For six years this userpage omitted further details beyond the one line. I hoped it needed no more. Then someone who's known me for 35 years, and just spotted one of my edits, had to ask whether I was that Raven. Well, ah, yes. Perhaps my determination not to boast (not to be an Essjay waving credentials around, let us be blunt) has made me overly reserved. So, not to make this a vanity page, just to identify me as which Raven I am among the many on the 'Net:
Yes, Propnomicon fans, I'm the Raven your host kindly mentions now and then, e.g. spotting Cthulhu at the edge of Vincent van Gogh's painting "Starry Night." (No wonder the poor fellow was in an asylum at the time! Il a utilisé tout son points de Santé Mentale!)

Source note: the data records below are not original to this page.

`src/rtl/common_pseudo_lru_alloc_ctrl_if.sv`:
```
// rtl/common_pseudo_lru_alloc_ctrl_if.sv - touch/invalidate/allocate and pick-block bundle for the pLRU allocator
interface common_pseudo_lru_alloc_ctrl_if #(
    parameter int SUBJECT_COUNT_LOG2 = 1
);
    localparam int L = SUBJECT_COUNT_LOG2;
    localparam int P = 1 << SUBJECT_COUNT_LOG2;

    logic [L-1:0] touch_addr;
    logic         touch_en;
    logic         touch_ready;
    logic [L-1:0] inval_addr;
    logic         inval_en;
    logic         inval_all;
    logic         alloc_req;
    logic         alloc_ack;
    logic [L-1:0] alloc_addr;
    logic [P-1:0] valid_q;
    logic [L-1:0] lru_waddr;
    logic         lru_wen;
    logic [P-1:0] lru_dvalid;
    logic [L-1:0] lru_qaddr;
    logic         lru_qvalid;

    // master: requester plus pick block; slave: the allocation controller
    modport master (
        output touch_addr, touch_en, inval_addr, inval_en, inval_all, alloc_req,
               lru_qaddr, lru_qvalid,
        input  touch_ready, alloc_ack, alloc_addr, valid_q, lru_waddr, lru_wen, lru_dvalid
    );

    modport slave (
        input  touch_addr, touch_en, inval_addr, inval_en, inval_all, alloc_req,
               lru_qaddr, lru_qvalid,
        output touch_ready, alloc_ack, alloc_addr, valid_q, lru_waddr, lru_wen, lru_dvalid
    );
endinterface

```
`src/rtl/common_pseudo_lru_alloc_ctrl.sv`:
```
// rtl/common_pseudo_lru_alloc_ctrl.sv - entry allocator: fills invalid entries first, then evicts the pLRU victim
module common_pseudo_lru_alloc_ctrl #(
    parameter int SUBJECT_COUNT_LOG2 = 1
) (
    input  logic                             clk,
    input  logic                             reset,
    common_pseudo_lru_alloc_ctrl_if.slave    bus
);
    localparam int L = SUBJECT_COUNT_LOG2;
    localparam int P = 1 << SUBJECT_COUNT_LOG2;

    localparam logic [1:0] IDLE  = 2'd0;
    localparam logic [1:0] PICK  = 2'd1;
    localparam logic [1:0] GRANT = 2'd2;

    logic [1:0]   state_q, state_d;
    logic [L-1:0] victim_q, victim_d;
    logic         ack_q, ack_d;
    logic [P-1:0] valid_q, valid_d;
    logic [L-1:0] free_idx;
    logic         any_free;
    logic         grant;
    logic         touch_acc;

    // Lowest-index invalid entry: scan high to low so the last hit wins.
    always_comb begin
        free_idx = '0;
        for (int i = P - 1; i >= 0; i--) begin
            if (!valid_q[i]) free_idx = L'(i);
        end
        any_free = ~&valid_q;
    end

    assign grant     = (state_q == GRANT);
    assign touch_acc = bus.touch_en && !grant;

    always_comb begin
        state_d  = state_q;
        victim_d = victim_q;
        ack_d    = 1'b0;
        case (state_q)
            IDLE: begin
                if (bus.alloc_req) state_d = PICK;
            end
            PICK: begin
                if (!bus.alloc_req) begin
                    state_d = IDLE;
                end else if (any_free) begin
                    victim_d = free_idx;
                    state_d  = GRANT;
                    ack_d    = 1'b1;
                end else if (bus.lru_qvalid) begin
                    victim_d = bus.lru_qaddr;
                    state_d  = GRANT;
                    ack_d    = 1'b1;
                end
            end
            GRANT:   state_d = IDLE;
            default: state_d = IDLE;
        endcase
    end

    // Clears first, then the grant's set, so a same-cycle grant keeps its entry valid.
    always_comb begin
        valid_d = valid_q;
        if (bus.inval_all) valid_d = '0;
        if (bus.inval_en) valid_d[bus.inval_addr] = 1'b0;
        if (grant) valid_d[victim_q] = 1'b1;
    end

    always_ff @(posedge clk or posedge reset) begin
        if (reset) begin
            state_q  <= IDLE;
            victim_q <= '0;
            ack_q    <= 1'b0;
            valid_q  <= '0;
        end else begin
            state_q  <= state_d;
            victim_q <= victim_d;
            ack_q    <= ack_d;
            valid_q  <= valid_d;
        end
    end

    assign bus.touch_ready = !grant;
    assign bus.alloc_ack   = ack_q;
    assign bus.alloc_addr  = victim_q;
    assign bus.valid_q     = valid_q;
    assign bus.lru_dvalid  = valid_q;
    assign bus.lru_wen     = grant || touch_acc;
    assign bus.lru_waddr   = grant ? victim_q : bus.touch_addr;
endmodule
```
`src/flat_wrapper.sv`:
```
// flat-port wrapper written by rule: the top's interface ports become plain ports
module common_pseudo_lru_alloc_ctrl_flat 
#(
    parameter int SUBJECT_COUNT_LOG2 = 1
)
  (clk, reset, bus_touch_addr, bus_touch_en, bus_inval_addr, bus_inval_en, bus_inval_all, bus_alloc_req, bus_lru_qaddr, bus_lru_qvalid, bus_touch_ready, bus_alloc_ack, bus_alloc_addr, bus_valid_q, bus_lru_waddr, bus_lru_wen, bus_lru_dvalid);
  common_pseudo_lru_alloc_ctrl_if #(.SUBJECT_COUNT_LOG2(SUBJECT_COUNT_LOG2)) bus_i ();
  input  logic clk;
  input  logic reset;
  input wire logic [$bits(bus_i.touch_addr)-1:0] bus_touch_addr;
  input wire logic [$bits(bus_i.touch_en)-1:0] bus_touch_en;
  input wire logic [$bits(bus_i.inval_addr)-1:0] bus_inval_addr;
  input wire logic [$bits(bus_i.inval_en)-1:0] bus_inval_en;
  input wire logic [$bits(bus_i.inval_all)-1:0] bus_inval_all;
  input wire logic [$bits(bus_i.alloc_req)-1:0] bus_alloc_req;
  input wire logic [$bits(bus_i.lru_qaddr)-1:0] bus_lru_qaddr;
  input wire logic [$bits(bus_i.lru_qvalid)-1:0] bus_lru_qvalid;
  output wire logic [$bits(bus_i.touch_ready)-1:0] bus_touch_ready;
  output wire logic [$bits(bus_i.alloc_ack)-1:0] bus_alloc_ack;
  output wire logic [$bits(bus_i.alloc_addr)-1:0] bus_alloc_addr;
  output wire logic [$bits(bus_i.valid_q)-1:0] bus_valid_q;
  output wire logic [$bits(bus_i.lru_waddr)-1:0] bus_lru_waddr;
  output wire logic [$bits(bus_i.lru_wen)-1:0] bus_lru_wen;
  output wire logic [$bits(bus_i.lru_dvalid)-1:0] bus_lru_dvalid;
  assign bus_i.touch_addr = bus_touch_addr;
  assign bus_i.touch_en = bus_touch_en;
  assign bus_i.inval_addr = bus_inval_addr;
  assign bus_i.inval_en = bus_inval_en;
  assign bus_i.inval_all = bus_inval_all;
  assign bus_i.alloc_req = bus_alloc_req;
  assign bus_i.lru_qaddr = bus_lru_qaddr;
  assign bus_i.lru_qvalid = bus_lru_qvalid;
  assign bus_touch_ready = bus_i.touch_ready;
  assign bus_alloc_ack = bus_i.alloc_ack;
  assign bus_alloc_addr = bus_i.alloc_addr;
  assign bus_valid_q = bus_i.valid_q;
  assign bus_lru_waddr = bus_i.lru_waddr;
  assign bus_lru_wen = bus_i.lru_wen;
  assign bus_lru_dvalid = bus_i.lru_dvalid;
  common_pseudo_lru_alloc_ctrl #(.SUBJECT_COUNT_LOG2(SUBJECT_COUNT_LOG2)) u_core (.clk(clk), .reset(reset), .bus(bus_i));
endmodule
```
`config.mk`:
```
export PLATFORM = sky130hd
export DESIGN_NAME = common_pseudo_lru_alloc_ctrl_flat
export DESIGN_NICKNAME = d
export VERILOG_FILES = /design/src/rtl/common_pseudo_lru_alloc_ctrl_if.sv /design/src/rtl/common_pseudo_lru_alloc_ctrl.sv /design/src/flat_wrapper.sv
export SDC_FILE = /design/constraint.sdc
export NUM_CORES = 1
export LEC_CHECK = 0
export ABC_AREA = 1
export BUFFER_PORTS_ARGS = -buffer_cell sky130_fd_sc_hd__buf_4
export CAP_MARGIN = 20
export CORE_AREA = 2 2 39 41
export CTS_CLUSTER_DIAMETER = 150
export CTS_CLUSTER_SIZE = 10
export DETAILED_ROUTE_END_ITERATION = 6
export DIE_AREA = 0 0 41 43
export GPL_ROUTABILITY_DRIVEN = 0
export SLEW_MARGIN = 5
export SYNTH_ARGS = -nofsm -noshare
export SYNTH_HDL_FRONTEND = slang
export SYNTH_SLANG_ARGS = --single-unit
export TNS_END_PERCENT = 100
```
`constraint.sdc`:
```
create_clock -name clk -period 1.25 [get_ports clk]
set_clock_uncertainty 0.2 [all_clocks]
set_input_delay 0.3125 -clock clk [delete_from_list [all_inputs] [get_ports clk]]
set_output_delay 0.3125 -clock clk [all_outputs]
set_load 0.005 [all_outputs]
```
==> impl_metrics.yaml <==
outcome:
  status: "complete, but fails checks"
  violations: "negative setup slack"
drt:
  viasPerCell: 4.18
  final_antenna_net_count: 0
  routed_wl_um: 867
  drt_iter0_drc: 0
  detail_route.first_pass.iterations: 1
  drcViolationCount: 0
  vias: 355
  routedWlPerCell_um: 10.2
layout:
  num-nets-final: 81
  area_delta_synth_final_pct: 105
  antenna_cells: 0
  regArea_um2: 153
  multiInputGateArea_um2: 163
  n_fill_cell: 147
  fin_util_pct: 46.1
  drive_gt1_share_pct: 65.2
clock_tree:
  cts_tree: "done"
  cts_max_path_buffers: 2
  ctsHtreeMaxLevel: 1
  path_clk_slew_ns: 0.05
  insertion_delay_ns: 0.24
  clock_sinks: 6
  clockRootBuffer: "clkbuf_4"
  cts_buffers: 3
setup_path:
  worstPathRequired_ns: 0.74
  slowest_delay_ns: 0.36
  path_class: "reg2out"
  cp-start-kind: "flop"
  critPathTopFamily: "flip-flops"
  end_kind: "output pin"
  path_cells: "inv_2, nor2_4, or2_4, buf_6"
  critPathMaxFanout: 2
  cp.arrival_ns: 1.07
  worst-path-buf-inv: 2
  critical-path-slowest-cell: "dfrtp_1"
timing:
  finalSetupViolCount: 10
  worst_slew_pin_slew_ns: 0.240
  rsz0062_at_grt: "true"
  finalHoldViolCount: 0
  relSlewSlack_pct: 84.0
  fin_crit_ns: 1.59
  fin_ws_ns: -0.336
  finalCritPeriodShare_pct: 127
  fmax_ghz: 0.630
  report.final.slew_viol_count: 0
synth:
  synthDistinctLibCells: 11
  syn-instance-count: 40
  ys_warn_count: 0
  syn_area_um2: 312
  syn_avg_cell_area_um2: 7.79
  syn_nets: 50
  synth.yosys.seq_area_share_pct: 48.2
  ys_ff_latch: 6
floorplan:
  fp.coreArea_mm2: 0.00138
  num_rows: 14
  die-area_mm2: 0.00176
  initial_core_util_pct: 22.5
  die_w_um: 41
  io_pins: 19
  die_y_um: 43
grt:
  grt_pass1_vias: 350
  antenna_found_initial: 0
  grt_pass1_wl_mm: 1.35
  grt_start_max_net_pins: 7
  grt.total_usage_pct: 11.5
  grt-ovfl-total: 0
power:
  p_per_area_mw_per_mm2: 924
  p_leak_uw: 0.000331
  max-vdd-ir-drop_mv: 0.419
placed_design:
  place_hpwl_um: 593
  io_buffers: 18
  dp_slack_ns: -0.122
min_path:
  hp-class: "in2reg"
flow_run:
  max_cap_violations: 0
[layer usage]
layer | track usage [%] | wire length (um) | up-vias
met3 | 3.14 | 72 | 0
met5 | 0 | 0 | -
met1 | 13.8 | 346 | 160
li1 | - | - | 179
met4 | 6.00 | 0 | 0
met2 | 17.8 | 448 | 16
[per-stage QoR]
stage / std cells / TNS (ns) / hold slack (ns) / cell area (um^2) / total power (uW)
2_1_floorplan: 40 / -0.00145 / -0.0965 / 312 / 274
3_3_place_gp: 76 / -0.198 / 0.0486 / 482 / 352
3_5_place_dp: 76 / -0.237 / 0.0516 / 482 / 353
4_1_cts: 83 / -1.35 / 0.110 / 572 / 566
5_1_grt: 85 / -1.81 / 0.128 / 638 / 627
6_report: 85 / -1.39 / 0.133 / 638 / 590
[cell usage after synthesis, drive strengths merged]
library cell / instances / area share [%]
buf: 2 / 4.8
nand3b: 2 / 4.8
o21ai: 4 / 6.4
nor2: 6 / 8.0
dfrtp: 6 / 48
or2: 1 / 2.0
a21oi: 2 / 3.2
nand3: 1 / 3.2
inv: 8 / 9.6
nand2: 8 / 9.6
[flip-flops by register name, summed over array words and instances, names as in the netlist]
signal and count:
u_core.bus.alloc_addr 1, u_core.state_q 2, u_core.bus.alloc_ack 1, u_core.bus.lru_dvalid 2
[area by class of cell]
cell class | instances | share of cell area, %
Timing Repair Buffer | 28 | 39.2
Multi-Input combinational cell | 24 | 25.5
Sequential cell | 6 | 23.9
Inverter | 8 | 4.71
Clock buffer | 3 | 3.53
Tap cell | 16 | 3.14
[timing repair]
action	4_1_cts	5_1_grt
hold buffers	1	0
cloned	0	0
hold endpoints to repair	6	0
resized for setup	11	17
pin swaps	1	7
endpoints found under the setup margin	8	13
buffers inserted	3	3
[cells in the final DEF, fill, tap and decap left out, types with 2 or more instances in the layout]
| master | Yosys | layout |
|---|---|---|
| o21ai_2 | 0 | 3 |
| inv_2 | 0 | 2 |
| nor2_4 | 0 | 3 |
| a21oi_1 | 2 | 2 |
| clkbuf_4 | 0 | 3 |
| nor2_1 | 5 | 3 |
| nand3b_1 | 2 | 2 |
| buf_6 | 0 | 10 |
| buf_4 | 2 | 17 |
| dfrtp_1 | 6 | 4 |
| inv_1 | 8 | 6 |
| nand2_1 | 8 | 5 |
| nand2_2 | 0 | 2 |
| dfrtp_2 | 0 | 2 |
[final timing paths]
kind	startpoint	to	cells past startpoint	slack, ns
min in group asynchronous	reset	u_core.bus.alloc_ack	3	0.35
setup / recovery	u_core.state_q[1]	bus_lru_wen	4	-0.34
hold reg to reg	u_core.bus.alloc_addr	u_core.bus.lru_dvalid[0]	2	0.36
hold / removal	bus_alloc_req	u_core.state_q[0]	3	0.13
max in group asynchronous	reset	u_core.bus.lru_dvalid[0]	3	0.29
setup reg to reg	u_core.state_q[0]	u_core.bus.lru_dvalid[0]	6	-0.08
[cells by family after synthesis]
group,count (synthesis),share of synthesized area (%)
buffers and inverters,10,14.5
AOI/OAI and AO/OA,6,9.64
and+or+nand+nor,18,27.7
DFF,6,48.2
[worst min-delay path, delay by kind of cell]
kind / cells / cell delay (ns)
buffers and inverters: 1 / 0.12
and+or+nand+nor: 1 / 0.07
AOI/OAI and AO/OA: 1 / 0.04
[where the power goes]
group	switching (uW)	leakage [uW]	internal, uW
clock network	71.7	0.0000138	109
logic	70.2	0.000240	110
registers	16.4	0.0000772	212
total	158	0.000331	431
Note: power is estimated with default switching activity, not from simulation.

Yes, pagan newsgroup readers from decades past, I'm the Raven in the FAQ files of the Druid/Pagan/Wicca alt, alt.moderated, and soc groups, trying to provide a voice of reason from a friendly atheist Humanist. ... Which reminds me, a rant for the season:
Yes, SCA folk, I'm the Raven who was (1) the Middle Kingdom's first Royal Calligrapher and founder of its Scribes' Guild; (2) an illustrator/calligrapher for newsletters such as Tournaments Illuminated, e.g. creating English letterforms based on Early Cyrillic to title an article on an early Russian saint, designing the logo for Dragonrunes with a dragon whose body was... runes; (3) the Great Dark Horde's herald (designed its badge) and its newsletters' chief writer of articles about, and calligrapher in, Classical Mongolian — my 1986 resignation as Kheriye Tarkhan was in that language and both the Uighur and 'Phags-pa scripts as well as Urdu, Chinese, Russian (and English, necessarily) in salute to the languages used in the Mongol Empire; (4) the first Chief Bard or Speaker of Northshield's Bardic College. No, no, no kowtows, please. What, you weren't going to anyway? (Now you see why I didn't mention all that? How could it not seem like boasting?)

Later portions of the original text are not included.